# [TASK MATERIAL]

· · · ·

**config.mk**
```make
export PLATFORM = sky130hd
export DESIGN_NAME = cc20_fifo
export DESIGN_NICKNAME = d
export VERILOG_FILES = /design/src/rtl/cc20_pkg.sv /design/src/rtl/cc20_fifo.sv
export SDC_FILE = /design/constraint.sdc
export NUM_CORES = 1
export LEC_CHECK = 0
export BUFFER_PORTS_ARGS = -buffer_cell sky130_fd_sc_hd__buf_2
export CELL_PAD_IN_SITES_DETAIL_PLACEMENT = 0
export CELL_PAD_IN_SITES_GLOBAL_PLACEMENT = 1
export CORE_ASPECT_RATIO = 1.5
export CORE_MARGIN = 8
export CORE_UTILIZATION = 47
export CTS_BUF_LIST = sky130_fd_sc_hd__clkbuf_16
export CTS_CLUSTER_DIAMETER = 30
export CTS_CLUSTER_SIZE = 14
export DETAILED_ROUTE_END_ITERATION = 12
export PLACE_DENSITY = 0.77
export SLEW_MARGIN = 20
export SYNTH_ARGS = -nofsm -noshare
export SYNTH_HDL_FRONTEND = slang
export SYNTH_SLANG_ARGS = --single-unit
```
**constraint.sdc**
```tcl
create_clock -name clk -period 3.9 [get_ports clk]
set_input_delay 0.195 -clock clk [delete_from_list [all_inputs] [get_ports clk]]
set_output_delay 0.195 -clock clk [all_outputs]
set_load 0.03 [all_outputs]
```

· · · ·

# [REQUIREMENT]
All of the records are to be reproduced exactly as they were given.

# [EXERCISE OUTPUT]
**config.mk**
```make
export PLATFORM = sky130hd
export DESIGN_NAME = cc20_fifo
export DESIGN_NICKNAME = d
export VERILOG_FILES = /design/src/rtl/cc20_pkg.sv /design/src/rtl/cc20_fifo.sv
export SDC_FILE = /design/constraint.sdc
export NUM_CORES = 1
export LEC_CHECK = 0
export BUFFER_PORTS_ARGS = -buffer_cell sky130_fd_sc_hd__buf_2
export CELL_PAD_IN_SITES_DETAIL_PLACEMENT = 0
export CELL_PAD_IN_SITES_GLOBAL_PLACEMENT = 1
export CORE_ASPECT_RATIO = 1.5
export CORE_MARGIN = 8
export CORE_UTILIZATION = 47
export CTS_BUF_LIST = sky130_fd_sc_hd__clkbuf_16
export CTS_CLUSTER_DIAMETER = 30
export CTS_CLUSTER_SIZE = 14
export DETAILED_ROUTE_END_ITERATION = 12
export PLACE_DENSITY = 0.77
export SLEW_MARGIN = 20
export SYNTH_ARGS = -nofsm -noshare
export SYNTH_HDL_FRONTEND = slang
export SYNTH_SLANG_ARGS = --single-unit
```
**constraint.sdc**
```tcl
create_clock -name clk -period 3.9 [get_ports clk]
set_input_delay 0.195 -clock clk [delete_from_list [all_inputs] [get_ports clk]]
set_output_delay 0.195 -clock clk [all_outputs]
set_load 0.03 [all_outputs]
```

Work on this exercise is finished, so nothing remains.